Provenance: the Missing Feature for Rigorous Data Science. Now in Pachyderm 1.1
Pachyderm 1.1 is available today, it includes over 70 bug fixes and new features compared to 1.0. One of those features is provenance, something we consider to be a core function that’s surprisingly absent in other big data packages. This post is about the motivation, architecture and implementation of provenance in Pachyderm.
Before we can talk about the why and how, we should first agree on what exactly provenance is. Generally speaking provenance is something’s origin; my provenance is Ithaca, New York which is where I was born. In the context of data, provenance refers to other data that was used to compute it. For example, if I have a list of sales that my store has made I could compute the total revenue of my store. That would leave me with 2 pieces of data, a list of sales and computed revenue. The sales are the provenance for the revenue.
Provenance captures dependency between data sets.
So why is this concept useful? Firstly, it enables reproducibility because results can be traced back to their origins and recomputed from scratch if need be. If I notice that my revenue numbers are lower than expected, my first step is to look at the raw data and see if anything looks off. Maybe it’s a bug in my analysis in which case I can change the code and quickly rerun it on exactly the same data. From there, I can perform further computations on the raw sales data to learn more and clarify the results. For example I might want to compute my average revenue per sale and my margin; two new pieces of data both of which have my original sales list as their provenance.
Provenance gets even more powerful when it’s used by a group of people collaboratively. Suppose a colleague of mine came upon the data from the example above. She’d immediately be able to see the sales figure, the raw data that had gone into it and the later computations I’d done to clarify them. Thanks to provenance she’ll have all the context necessary to understand what our organization already knows about this data so she can get started doing her own analysis on top of mine.
Users upgrading to 1.1 won’t need to do anything special to take advantage of provenance. Pipelines automatically record provenance as they execute and it’s impossible for analysis to take input without those inputs becoming provenance for the output. This was an early design decision we made; we felt that if our provenance implementation required users to do extra work it would invariably break down in the real world. Knowing 95% of a result’s provenance is often more confusing than knowing none of it.

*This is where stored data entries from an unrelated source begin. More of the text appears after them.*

===== config.mk =====
export PLATFORM = sky130hd
export DESIGN_NAME = pe_config_loader
export DESIGN_NICKNAME = d
export VERILOG_FILES = /design/src/rtl/pe_config_loader.sv
export SDC_FILE = /design/constraint.sdc
export NUM_CORES = 1
export LEC_CHECK = 0
export ABC_CLOCK_PERIOD_IN_PS = 2750
export CAP_MARGIN = 20
export CORE_MARGIN = 4
export CORE_UTILIZATION = 35
export DETAILED_ROUTE_END_ITERATION = 16
export GPL_ROUTABILITY_DRIVEN = 0
export HOLD_SLACK_MARGIN = 0.1
export PLACE_DENSITY_LB_ADDON = 0.12
export SLEW_MARGIN = 5
export SYNTH_ARGS = -nofsm -noshare
export SYNTH_HDL_FRONTEND = slang
export SYNTH_SLANG_ARGS = --single-unit

===== constraint.sdc =====
create_clock -name clk -period 2.75 [get_ports clk]
set_input_delay 0.55 -clock clk [delete_from_list [all_inputs] [get_ports clk]]
set_output_delay 0.55 -clock clk [all_outputs]
set_load 0.01 [all_outputs]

Pachyderm is different from most large scale storage systems in that it doesn’t just store data, it stores history as well. The architecture and nomenclature are similar to git. Data is organized into repos with commits (snapshots) in each repo representing the state of that dataset at different points in time. Pachyderm implements provenance for both repos and commits. In the above example the datasets: “revenue”, “revenue per sale” and “margin” would each be repos with the “sales” repo as provenance.
Inside of each of these repos is multiple commits which represent the historical states of the data set. These commits are also linked by provenance. For each commit in my sales repo there’s a corresponding commit in my downstream repos. You can think of these commits as a consistent snapshot of the data and analysis at a specific point in time.

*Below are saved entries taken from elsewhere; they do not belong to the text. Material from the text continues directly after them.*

## config.mk

```make
export PLATFORM = sky130hd
export DESIGN_NAME = updown_counter_mod
export DESIGN_NICKNAME = d
export VERILOG_FILES = /design/src/rtl/counter_pkg.sv /design/src/rtl/counter_next_val.sv /design/src/rtl/updown_counter_mod.sv
export SDC_FILE = /design/constraint.sdc
export NUM_CORES = 1
export LEC_CHECK = 0
export ABC_AREA = 1
export CAP_MARGIN = 30
export CORE_ASPECT_RATIO = 1.4
export CORE_UTILIZATION = 48
export DETAILED_ROUTE_END_ITERATION = 8
export DONT_BUFFER_PORTS = 1
export PLACE_DENSITY = 0.62
export SYNTH_ARGS = -nofsm -noshare
export SYNTH_HDL_FRONTEND = slang
export SYNTH_SLANG_ARGS = --single-unit
```

## constraint.sdc

```tcl
create_clock -name clk -period 2 [get_ports clk]
set_clock_uncertainty 0.2 [all_clocks]
set_input_delay 0.1 -clock clk [delete_from_list [all_inputs] [get_ports clk]]
set_output_delay 0.1 -clock clk [all_outputs]
set_load 0.05 [all_outputs]
```

## src/rtl/counter_pkg.sv

```systemverilog
// Shared types and arithmetic helpers for the parametrised up/down counter.
// The arithmetic helpers work one bit wider than the widest counter, so carries are never lost.
package counter_pkg;

    typedef enum logic {WRAP, SAT} count_mode_t;

    localparam int MAX_WIDTH   = 32;
    localparam int ARITH_GUARD = 1;
    localparam int ARITH_MAX_W = MAX_WIDTH + ARITH_GUARD;

    function automatic logic [ARITH_MAX_W-1:0] clamp_to_max(
        input logic [ARITH_MAX_W-1:0] v,
        input logic [ARITH_MAX_W-1:0] max
    );
        return (v > max) ? max : v;
    endfunction

    function automatic count_mode_t mode_from_sat(input bit sat);
        return sat ? SAT : WRAP;
    endfunction

endpackage

```

## src/rtl/counter_next_val.sv

```systemverilog
// Combinational next-count datapath: adds or subtracts an already clamped step,
// then wraps modulo MAX+1 or saturates, and flags any crossing of the 0..MAX range.
module counter_next_val
    import counter_pkg::*;
#(
    parameter int               WIDTH = 8,
    parameter logic [WIDTH-1:0] MAX   = {WIDTH{1'b1}},
    parameter count_mode_t      MODE  = WRAP
) (
    input  logic [WIDTH-1:0] count,
    input  logic [WIDTH-1:0] s,
    input  logic             down,
    output logic [WIDTH-1:0] next,
    output logic             ovf_n,
    output logic             unf_n
);

    localparam int AW = WIDTH + ARITH_GUARD;

    logic [AW-1:0] c_x;
    logic [AW-1:0] s_x;
    logic [AW-1:0] max_x;
    logic [AW-1:0] mod_x;
    logic [AW-1:0] sum_x;
    logic [AW-1:0] res_x;

    assign c_x   = {1'b0, count};
    assign s_x   = {1'b0, s};
    assign max_x = {1'b0, MAX};
    assign mod_x = max_x + AW'(1);
    assign sum_x = c_x + s_x;

    // NOTE: every output of this block gets a default first, so no path can leave one unassigned and infer a latch.
    always_comb begin
        res_x = sum_x;
        ovf_n = 1'b0;
        unf_n = 1'b0;
        if (!down) begin
            if (sum_x > max_x) begin
                ovf_n = 1'b1;
                res_x = (MODE == SAT) ? max_x : sum_x - mod_x;
            end
        end else begin
            res_x = c_x - s_x;
            if (s_x > c_x) begin
                unf_n = 1'b1;
                // Subtract first so the intermediate stays inside the range.
                res_x = (MODE == SAT) ? '0 : c_x + (mod_x - s_x);
            end
        end
        next = WIDTH'(res_x);
    end

endmodule

```

## src/rtl/updown_counter_mod.sv

```systemverilog
// Up/down counter with a programmable terminal value, a variable step, a synchronous load and wrap or saturate behaviour.
// Holds the count/ovf/unf registers and applies the rst > load > en priority.
module updown_counter_mod
    import counter_pkg::*;
#(
    parameter int               WIDTH     = 8,
    parameter logic [WIDTH-1:0] MAX       = {WIDTH{1'b1}},
    parameter bit               SATURATE  = 1'b0,
    parameter logic [WIDTH-1:0] RESET_VAL = '0
) (
    input  logic             clk,
    input  logic             rst,
    input  logic             en,
    input  logic             down,
    input  logic [WIDTH-1:0] step,
    input  logic             load,
    input  logic [WIDTH-1:0] load_val,
    output logic [WIDTH-1:0] count,
    output logic             ovf,
    output logic             unf,
    output logic             at_max,
    output logic             at_min
);

    localparam count_mode_t MODE = mode_from_sat(SATURATE);

    logic [WIDTH-1:0] s;
    logic [WIDTH-1:0] load_clamped;
    logic [WIDTH-1:0] next;
    logic             ovf_n;
    logic             unf_n;

    assign s            = WIDTH'(clamp_to_max(ARITH_MAX_W'(step), ARITH_MAX_W'(MAX)));
    assign load_clamped = WIDTH'(clamp_to_max(ARITH_MAX_W'(load_val), ARITH_MAX_W'(MAX)));

    counter_next_val #(
        .WIDTH (WIDTH),
        .MAX   (MAX),
        .MODE  (MODE)
    ) u_next (
        .count (count),
        .s     (s),
        .down  (down),
        .next  (next),
        .ovf_n (ovf_n),
        .unf_n (unf_n)
    );

    // NOTE: state registers use non-blocking assignments so every register samples pre-edge values.
    always_ff @(posedge clk) begin
        if (rst) begin
            count <= RESET_VAL;
            ovf   <= 1'b0;
            unf   <= 1'b0;
        end else if (load) begin
            count <= load_clamped;
            ovf   <= 1'b0;
            unf   <= 1'b0;
        end else if (en) begin
            count <= next;
            ovf   <= ovf_n;
            unf   <= unf_n;
        end else begin
            ovf   <= 1'b0;
            unf   <= 1'b0;
        end
    end

    assign at_max = (count == MAX);
    assign at_min = (count == '0);

endmodule
```

==> results.md <==
- The via count of the first global-routing pass is 1,249.
- The wire length of the first global-routing pass is 5290 um.
- After synthesis, flip-flops and latches occupy 17.7% of the total area.
- The critical-path cell with the highest stage delay is sky130_fd_sc_hd__or4_4.
- The relative contribution of the clock network to total power is 19.6%.
- The leading register cell type out of synthesis is sky130_fd_sc_hd__dfxtp_1.
- The clock passes through at most 2 buffers.
- The class of the most critical setup path is reg -> out.
- By area the synthesized netlist is led by sky130_fd_sc_hd__dfxtp_1 (18%), sky130_fd_sc_hd__ha_1 (18%), sky130_fd_sc_hd__nand2_1 (17%), sky130_fd_sc_hd__inv_1 (8.0%), sky130_fd_sc_hd__nand3_1 (6.2%).
- The flow ran to the end, but the final reports show violations.
- The final sum of negative setup slack is 0 ns.
- The worst slew slack as a fraction of its limit is 67.0%.
- Post-CTS timing repair inserted 0 buffers for setup.
- The fraction of power spent switching nets is 43.0%.
- The most area-hungry cell type in the Yosys netlist is sky130_fd_sc_hd__dfxtp_1.
- Overall power consumption after layout is estimated at 787 uW.
- The register bit count reported by yosys is 10.
- Counting every instance in the synthesized netlist gives 178.
- The post-CTS clock slew at the launch and capture registers of the worst setup and hold paths is 0.06 ns.
- The global router's overall resource usage is 27.5%.
- The critical path goes through buf_6, or4_4, nor4_4, buf_12.
- The first routing iteration left 27 violations.
- The clock latency on the worst-skew pair is 0.28 ns.
- During placement, the flow inserted port buffers numbering 0.
- The fraction of synthesis flops using an asynchronous set or reset pin is 0%.
- At the pin with the least slew margin, the transition time is 0.494 ns.
- In this run the static leakage power is 0.776 nW.
- The netlist uses 26 different library cells.
- Setup repair after global routing could not meet its margin everywhere.
- After synthesis, the most frequently instantiated cells are sky130_fd_sc_hd__nand2_1 (51), sky130_fd_sc_hd__inv_1 (24), sky130_fd_sc_hd__ha_1 (16).
- The mean instance size in the synthesized netlist is 6.34 um^2.
- The final cell area excluding filler cells is 1500 um^2.
- The cell at the root of the clock tree is sky130_fd_sc_hd__clkbuf_4.
- The category of the worst setup path launch point is a flip-flop.
- The HPWL after detailed placement is 2460 um.
- Cells with a size suffix above 1 make up 15.4% of the layout.
- The maximum number of pins on one net before global-route repair is 11.
- The final setup violation count is 0.
- STA classifies the critical path endpoint as an output pin.
- Power spread over the standard cell area amounts to 525 nW/um^2.
- Cells fill 68.1% of the core in the end.
- The worst hold slack after final layout is -0.00483 ns.
- Data arrives at the worst endpoint at 1.66 ns.
- The floorplan die area is 2550 um^2.
- The final hold violation count is 1.
- The mapped cell area is 1130 um^2.
- The number of antenna repair diodes is 0.
- The most frequently used cell type in the post-synthesis netlist is sky130_fd_sc_hd__nand2_1.
- The cell class contributing the biggest share of worst-path delay is simple AND/OR/NAND/NOR gates.
- In this run the biggest area consumer among cell types represents 17.7% of the synthesized area.
- The clock net in this run drives a total of 10 sinks.
- The die is 43.0 um wide.
- The number of DRC violations after detailed routing is 0.
- The final reports fail on negative hold slack.
- The remaining global-route overflow is 0.
- After detailed routing, the average wire length per cell comes to 14.4 um.
- In the final design database the tool counted 248 nets.
- The type of the tightest min-delay check is in -> reg.
- In this run the count of I/O pins placed on the die edge is 33.
- Combinational logic is responsible for 50.9% of the overall power.
- Derived from the worst setup path, the maximum achievable clock frequency is 509 MHz.
- The detail route stage leaves a number of antenna-violating nets equal to 0.
- Max-cap violations in this run came to 0.
- Buffers inserted during clock tree synthesis total 3.
- Wires add up to 3310 um.
- The power dissipated by switching net loads is 338 uW.
- The initial antenna violation count is 0.
- The buffers plus inverters on the worst setup path is 2.
- The maximum cell stage delay along the critical path is 0.44 ns.
- The shortest period the worst path allows is 1.96 ns.
- Summing all placed instances gives a cell area of 1250 um^2.
- The CTS tree is yes.
- The peak supply drop is 0.378 mV.
- The count of pins over their slew limit is 0.
- For this configuration, the core starts out at a cell density of 51.2%.
- The count of filler cells inserted in the layout is 199.
- The data required time at the worst endpoint is 1.70 ns.
- The congestion estimate from routability-driven global placement came to 0.837.
- The number of nets handed over by synthesis was 217.
- The number of enable flip-flop cells after synthesis is 0.
- The number of iterations in the first detailed-routing pass is 4.
- The number of vias per cell after detailed routing is 5.52.
- The total internal power is 449 uW.
- Relative to the synthesized area, the layout overhead comes to 32.9%.
- After layout, the worst path uses 98.2% of the clock period.
- The count of warnings emitted by yosys is 0.
- The routed layout has 1,269 vias.
- Measured along the y axis, the die boundary spans 59.4 um.
- Along the worst path, the maximum fanout reaches 5.
- The number of placement rows is 20.
- The standard cell core area is 2200 um^2.
- Per report_power, the sequential group accounts for 29.5% of the total.
- In this run the number of H-tree levels came out at 1.
[cells by family (layout without fill, tap and decap cells)]
| logic type | after synthesis | in the layout | share of synthesized area (%) |
|---|---|---|---|
| AOI/OAI and AO/OA | 32 | 32 | 16.7 |
| buffers and inverters | 33 | 63 | 11.2 |
| xor gates and xnor gates | 1 | 1 | 0.776 |
| DFF | 10 | 10 | 17.7 |
| and+or+nand+nor | 84 | 84 | 32.3 |
| adders and majority gates | 18 | 18 | 21.3 |
[routing by layer]
layer | up-vias | routed length, um | global-route usage (%)
li1 | 641 | - | -
met1 | 573 | 1400 | 33.0
met2 | 50 | 1680 | 50.4
met3 | 5 | 183 | 1.52
met4 | 0 | 51 | 11.3
met5 | - | 0 | 0
[tightest hold or removal path, delay by kind of cell]
family / cells / cell delay, ns
compound gates: 1 / 0.09
simple gates: 2 / 0.23
[worst paths after layout]
| check | to | from | slack [ns] | cells past startpoint |
|---|---|---|---|---|
| setup / recovery | at_min | count[5] | 0.04 | 4 |
| setup reg to reg | count[6] | count[0] | 0.11 | 10 |
| hold reg to reg | count[2] | count[2] | 0.54 | 3 |
| hold / removal | unf | en | -0.005 | 3 |
[placed cells by master, fill, tap and decap left out, drive strengths merged, types with 4 or more instances in the layout]
master       count
dlygate4sd3     17
buf             10
o21ai            7
ha              16
dfxtp           10
a21oi           14
nand3           14
a22oi            6
inv             30
nor2            10
clkbuf           4
nand2           51
[flip-flops by register name, indices dropped and copies added, names as in the netlist]
register,flops
count,8
ovf,1
unf,1
[through the flow]
stage / cells / setup slack, ns
CTS: 231 / 0.0250
global route: 230 / -0.0138
global placement: 207 / 0.140
finish: 230 / 0.0367
floorplan: 178 / -0.00526
detailed placement: 207 / 0.0822
[power by group through the flow]
stage | sequential (mW) | combinational [mW] | clock, mW
3_5_place_dp | 0.235 | 0.346 | 0
2_1_floorplan | 0.285 | 0.215 | 0
5_1_grt | 0.234 | 0.441 | 0.157
4_1_cts | 0.230 | 0.388 | 0.154
6_report | 0.232 | 0.401 | 0.154
3_3_place_gp | 0.234 | 0.340 | 0
[cell type report]
cell class / instances / area (um^2) / share of cell area [%]
well taps: 22 / 27.5 / 1.83
clock buffers: 4 / 26.3 / 1.75
flip-flops and latches: 10 / 209 / 13.9
inverters: 30 / 113 / 7.51
multi-input cells: 135 / 838 / 55.9
repair buffers: 29 / 287 / 19.1
[repair_timing]
item / in CTS / in global routing
setup endpoints to repair: 0 / 7
hold buffers: 20 / 0
gates resized for setup: 0 / 10
endpoints found under the hold margin: 10 / 0
No activity file was read; power rests on OpenSTA's default activity.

This prevents one of the largest sources of discrepancies in data science: people computing results from different versions of the same data set.
All of the provenance functionality comes together into a high-level command called “flush-commit”. Flush-commit takes a set of commits and tracks those commits forward to downstream commits that were created as a result — that is, commits which have the original set of commits as provenance. If we flushed the commit to our sales repo from above, we’d expect to get back a commit from each of the other downstream repos. These commits form a consistent snapshot. Flush is smart about how it creates these global snapshots. Since downstream analysis takes computation time, some of the commits might not even exist when the flush is issued. Therefore, Pachyderm will wait for all the downstream analysis to finish before flush returns and if anything downstream fails it will tell you which step in the pipeline had the error.
Pachyderm is founded on the principle that data tools can and should do more to enable rigorous data science.
We’ve written at length about this topic and what it means to us in our Data Science Bill of Rights. Provenance is a huge step in that mission since it’s both useful by itself and forms the bedrock for later features. We’re hopeful that over time provenance will become a more standard feature in data systems as we feel it’s impossible to do good data science without it.